-------- Records shown --------

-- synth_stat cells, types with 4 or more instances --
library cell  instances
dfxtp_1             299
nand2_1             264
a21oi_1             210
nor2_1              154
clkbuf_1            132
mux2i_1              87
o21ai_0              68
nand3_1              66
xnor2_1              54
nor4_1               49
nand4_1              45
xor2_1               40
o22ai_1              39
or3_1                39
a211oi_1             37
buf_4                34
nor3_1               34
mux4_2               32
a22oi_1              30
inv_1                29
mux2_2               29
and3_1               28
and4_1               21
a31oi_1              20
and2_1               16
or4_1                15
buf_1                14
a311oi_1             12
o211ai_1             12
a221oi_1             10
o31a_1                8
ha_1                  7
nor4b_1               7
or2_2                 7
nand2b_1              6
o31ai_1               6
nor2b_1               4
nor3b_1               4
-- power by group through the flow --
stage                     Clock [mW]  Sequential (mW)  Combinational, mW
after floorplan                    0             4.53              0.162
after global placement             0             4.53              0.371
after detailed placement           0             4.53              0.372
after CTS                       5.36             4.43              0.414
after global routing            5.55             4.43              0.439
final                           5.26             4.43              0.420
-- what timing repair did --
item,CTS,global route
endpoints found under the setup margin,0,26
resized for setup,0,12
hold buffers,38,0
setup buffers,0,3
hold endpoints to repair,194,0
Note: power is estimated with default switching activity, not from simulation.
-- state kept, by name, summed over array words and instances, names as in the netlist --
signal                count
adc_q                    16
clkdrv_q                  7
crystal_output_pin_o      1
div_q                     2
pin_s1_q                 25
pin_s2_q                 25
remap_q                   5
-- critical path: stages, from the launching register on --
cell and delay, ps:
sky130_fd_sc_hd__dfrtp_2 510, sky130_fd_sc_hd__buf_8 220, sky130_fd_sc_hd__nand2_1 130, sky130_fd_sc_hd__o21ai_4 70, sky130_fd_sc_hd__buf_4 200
--- src/monitor_defines.svh ---
/*
  Named constants for the power monitor readback and status target.
  Assumes it is included by bare name wherever offsets or bit positions are needed.
*/
`ifndef MONITOR_DEFINES_SVH
`define MONITOR_DEFINES_SVH

// Command byte bit positions; bit 7 set marks an extended register pointer.
`define CMD_VOLT_CONT 0
`define CMD_VOLT_ONCE 1
`define CMD_CURR_CONT 2
`define CMD_CURR_ONCE 3
`define CMD_VDIV_SEL 4
`define CMD_STATUS_RD 6
`define CMD_EXT_FLAG 7
`define CMD_RESET 8'h00

// Extended register pointers held in the two low bits of the pointer byte.
`define EXT_ALERT_EN 2'h1
`define EXT_LIMIT 2'h2
`define EXT_CONTROL 2'h3

// Alert enable register fields.
`define AEN_OC_SINGLE 0
`define AEN_OC_FOUR 1
`define AEN_FAULT_NOTIFY 2
`define AEN_OFF_NOTIFY 3
`define AEN_CLEAR 4
`define AEN_RESET 8'h04

`define LIMIT_RESET 8'hff

// Synchroniser reset levels: fault low, power enable, data and clock high.
`define SYNC_IDLE 4'h7
`define CTRL_SHUTDOWN 0

// Status byte fields.
`define ST_CONV_OC_SEEN 0
`define ST_CONV_ALERT 1
`define ST_FAULT_NOW 2
`define ST_FAULT_LATCHED 3
`define ST_OFF_NOW 4
`define ST_OFF_ALERT 5

// Overcurrent run lengths, in conversions.
`define OC_RUN_SEEN 3'h3
`define OC_RUN_TRIP 3'h4

// Scale references, in tens of microvolts, for software use.
`define VOLT_FS_NARROW_10UV 665000
`define VOLT_FS_WIDE_10UV 2635000
`define CURR_FS_10UV 10584
`define CODE_SPAN 4096

`define BITS_PER_BYTE 4'h8
`define TARGET_ADDR_RESET 7'h50

`endif

--- src/monitor_pkg.sv ---
/*
  Types shared by the monitor target modules.
  Assumes nothing of its surroundings.
*/
package monitor_pkg;

  typedef enum logic [6:0] {
    ST_IDLE = 7'h01,
    ST_ADDR = 7'h02,
    ST_ADDR_ACK = 7'h04,
    ST_WRITE = 7'h08,
    ST_WRITE_ACK = 7'h10,
    ST_READ = 7'h20,
    ST_READ_ACK = 7'h40
  } bus_state_t;

  typedef logic [7:0] byte_t;

endpackage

--------

Word search in the records above: please count the lines holding "instances" and state the count alone.

=== Output of the exercise ===
3